Reklama
  • 2015-08-04 21:55:05

  • 2015-08-04 21:55:05

    Był sobie raz Książę bardzo skromny, uczciwy i nic a nic nie zarozumiały. Lecz pewnego razu Wielki Czarownik zaproponował mu współpracę: Książę czy pomógłbyś mi wygonić z naszego lasu Wielkiego Leśniczego, zebrałem już kilku śmiałków i ty, gdy już wygramy będziesz ich szefem. Wybrałem ciebie, bo jesteśmy trochę rodziną i tylko tobie ufam bezgranicznie. Książę długo się nie zastanawiał, koniec z włosami innych czas zadbać o swoje, idę w politykę (biedak nie był świadom, że polityka to wielkie bagno, a on w nie właśnie wdepnął),. I się zdecydował. Po wygranych wyborach Wielkim Leśniczym została pewna Pani która ,,obiecywała” wiele dobra dla ludzi! Zaś nasz książę został szefem rady. Po dość złym początku Książę się uczył, uczył, uczył. No i się wreszcie nauczył w szkole dla małych krasnoludków zwolniło się miejsce wielkiej czyścicielki powierzchni płaskich zwanej potocznie sprzątaczką. Fucha może i niezbyt dobra, ale wypłata, co miesiąc, wszelkie dodatki no i awans zawodowy w dalszej przyszłości, bo nowa, Wielkia Leśniczowa ustami swego Zastępcy ogłosiła reorganizację w Leśniczówce. Tak, więc nasza księżniczka załapała się na tą fuchę bijąc wszystkie kandydatki swoją kompetycją, fachowością, no i nazwiskiem.
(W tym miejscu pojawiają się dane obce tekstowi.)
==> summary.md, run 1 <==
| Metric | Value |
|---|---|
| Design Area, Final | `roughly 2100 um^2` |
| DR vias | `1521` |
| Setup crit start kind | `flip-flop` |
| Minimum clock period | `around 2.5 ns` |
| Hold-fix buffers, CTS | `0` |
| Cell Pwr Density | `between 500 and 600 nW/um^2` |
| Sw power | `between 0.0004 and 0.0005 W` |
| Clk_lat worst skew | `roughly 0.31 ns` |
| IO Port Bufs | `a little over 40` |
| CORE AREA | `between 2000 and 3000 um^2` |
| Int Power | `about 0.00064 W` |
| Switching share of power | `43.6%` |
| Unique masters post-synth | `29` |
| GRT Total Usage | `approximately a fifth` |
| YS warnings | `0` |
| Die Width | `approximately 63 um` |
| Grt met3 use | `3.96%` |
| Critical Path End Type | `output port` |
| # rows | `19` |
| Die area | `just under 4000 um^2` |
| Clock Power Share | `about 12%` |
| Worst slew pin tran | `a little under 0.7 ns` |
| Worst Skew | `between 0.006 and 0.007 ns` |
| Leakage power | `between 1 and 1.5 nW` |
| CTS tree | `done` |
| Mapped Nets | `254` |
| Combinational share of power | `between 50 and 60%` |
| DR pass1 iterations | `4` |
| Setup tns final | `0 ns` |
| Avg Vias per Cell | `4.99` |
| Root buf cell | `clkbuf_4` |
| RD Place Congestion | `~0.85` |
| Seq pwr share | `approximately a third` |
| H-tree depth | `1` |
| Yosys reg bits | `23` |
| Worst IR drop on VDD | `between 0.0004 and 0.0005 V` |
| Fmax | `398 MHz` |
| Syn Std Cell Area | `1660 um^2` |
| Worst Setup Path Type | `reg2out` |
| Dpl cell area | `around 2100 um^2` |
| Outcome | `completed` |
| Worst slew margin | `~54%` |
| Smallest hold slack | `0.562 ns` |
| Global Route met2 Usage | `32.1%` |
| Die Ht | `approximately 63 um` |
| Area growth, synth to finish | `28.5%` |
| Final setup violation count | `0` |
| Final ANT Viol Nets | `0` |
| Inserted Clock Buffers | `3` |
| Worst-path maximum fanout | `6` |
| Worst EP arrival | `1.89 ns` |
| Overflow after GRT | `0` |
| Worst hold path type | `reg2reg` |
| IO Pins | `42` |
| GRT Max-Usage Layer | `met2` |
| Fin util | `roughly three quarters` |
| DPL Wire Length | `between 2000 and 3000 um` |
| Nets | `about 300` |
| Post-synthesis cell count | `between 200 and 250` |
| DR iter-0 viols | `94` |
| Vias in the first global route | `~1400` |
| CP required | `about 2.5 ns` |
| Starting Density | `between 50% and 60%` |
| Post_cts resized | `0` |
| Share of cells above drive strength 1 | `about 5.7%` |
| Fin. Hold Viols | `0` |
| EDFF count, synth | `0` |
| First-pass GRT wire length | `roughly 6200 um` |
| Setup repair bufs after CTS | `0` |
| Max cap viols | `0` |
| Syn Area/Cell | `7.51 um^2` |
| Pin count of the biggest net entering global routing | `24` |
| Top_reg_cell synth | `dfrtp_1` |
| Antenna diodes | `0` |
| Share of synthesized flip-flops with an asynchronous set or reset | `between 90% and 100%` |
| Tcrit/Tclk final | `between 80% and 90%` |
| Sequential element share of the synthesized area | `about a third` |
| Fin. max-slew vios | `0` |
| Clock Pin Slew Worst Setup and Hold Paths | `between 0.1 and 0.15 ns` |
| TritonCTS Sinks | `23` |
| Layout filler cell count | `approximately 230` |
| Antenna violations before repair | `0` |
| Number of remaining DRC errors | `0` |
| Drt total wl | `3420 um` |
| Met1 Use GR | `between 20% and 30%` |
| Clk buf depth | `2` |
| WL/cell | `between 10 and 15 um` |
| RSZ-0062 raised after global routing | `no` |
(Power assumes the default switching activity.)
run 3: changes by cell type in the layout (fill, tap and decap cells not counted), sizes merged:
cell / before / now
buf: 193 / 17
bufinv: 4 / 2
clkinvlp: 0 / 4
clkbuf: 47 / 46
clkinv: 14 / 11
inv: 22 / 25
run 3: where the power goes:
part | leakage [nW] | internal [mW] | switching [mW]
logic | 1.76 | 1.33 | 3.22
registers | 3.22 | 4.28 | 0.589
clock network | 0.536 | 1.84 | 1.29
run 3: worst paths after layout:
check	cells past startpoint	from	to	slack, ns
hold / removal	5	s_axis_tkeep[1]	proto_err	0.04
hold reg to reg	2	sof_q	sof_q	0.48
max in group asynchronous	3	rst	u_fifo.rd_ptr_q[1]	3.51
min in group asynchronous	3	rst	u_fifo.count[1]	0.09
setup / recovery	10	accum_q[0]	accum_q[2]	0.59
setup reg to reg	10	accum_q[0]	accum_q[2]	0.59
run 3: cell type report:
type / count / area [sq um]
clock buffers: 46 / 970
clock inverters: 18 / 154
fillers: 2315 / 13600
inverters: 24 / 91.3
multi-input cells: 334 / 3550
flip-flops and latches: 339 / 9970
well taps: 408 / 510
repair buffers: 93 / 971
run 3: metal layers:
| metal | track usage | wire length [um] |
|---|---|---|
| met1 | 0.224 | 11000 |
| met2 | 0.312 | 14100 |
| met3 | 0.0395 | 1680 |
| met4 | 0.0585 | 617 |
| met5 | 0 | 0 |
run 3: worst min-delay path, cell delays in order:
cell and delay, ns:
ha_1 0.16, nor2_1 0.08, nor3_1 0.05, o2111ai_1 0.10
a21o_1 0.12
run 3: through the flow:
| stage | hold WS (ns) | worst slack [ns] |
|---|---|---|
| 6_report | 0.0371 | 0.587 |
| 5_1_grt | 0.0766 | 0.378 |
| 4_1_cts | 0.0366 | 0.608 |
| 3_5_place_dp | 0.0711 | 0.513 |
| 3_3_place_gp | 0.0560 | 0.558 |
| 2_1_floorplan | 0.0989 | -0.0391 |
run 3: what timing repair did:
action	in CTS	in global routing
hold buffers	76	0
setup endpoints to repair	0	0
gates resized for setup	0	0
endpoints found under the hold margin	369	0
$ cat config.mk
export PLATFORM = sky130hd
export DESIGN_NAME = bin2bcd_seq
export DESIGN_NICKNAME = d
export VERILOG_FILES = /design/src/rtl/bin2bcd_seq.sv
export SDC_FILE = /design/constraint.sdc
export NUM_CORES = 1
export LEC_CHECK = 0
export CELL_PAD_IN_SITES_DETAIL_PLACEMENT = 0
export CELL_PAD_IN_SITES_GLOBAL_PLACEMENT = 1
export CORE_MARGIN = 4
export CORE_UTILIZATION = 31
export DETAILED_ROUTE_END_ITERATION = 8
export PLACE_DENSITY_LB_ADDON = 0.1
export RECOVER_POWER = 25
export SLEW_MARGIN = 20
export SYNTH_ARGS = -nofsm -noshare
export SYNTH_HDL_FRONTEND = slang
export SYNTH_SLANG_ARGS = --single-unit
$ cat constraint.sdc
create_clock -name clk -period 4.7 [get_ports clk]
set_clock_uncertainty 0.15 [all_clocks]
set_input_delay 0.47 -clock clk [delete_from_list [all_inputs] [get_ports clk]]
set_output_delay 0.47 -clock clk [all_outputs]
set_load 0.01 [all_outputs]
A że w szkole dla starszych krasnoludków zwolniło się też miejsce zwane sprzątaczką konkurs wygrała no zgadnijcie, kto? Może czyjaś znajoma no jeszcze nie winem, ale jak się dowiem wszystko wam opowiem? Ale w tajemnicy mogę zdradzić, że niedaleko mieszka, od kogo no zgadnijcie……, kogo? Pewnie już wiecie. Dobrzy jesteście! Pozdrawiam spokojnej nocy życzę i pamiętajcie w życiu ważne jest fachowość, kompetencja no i nazwisko a może te ostatnie to najważniejsze?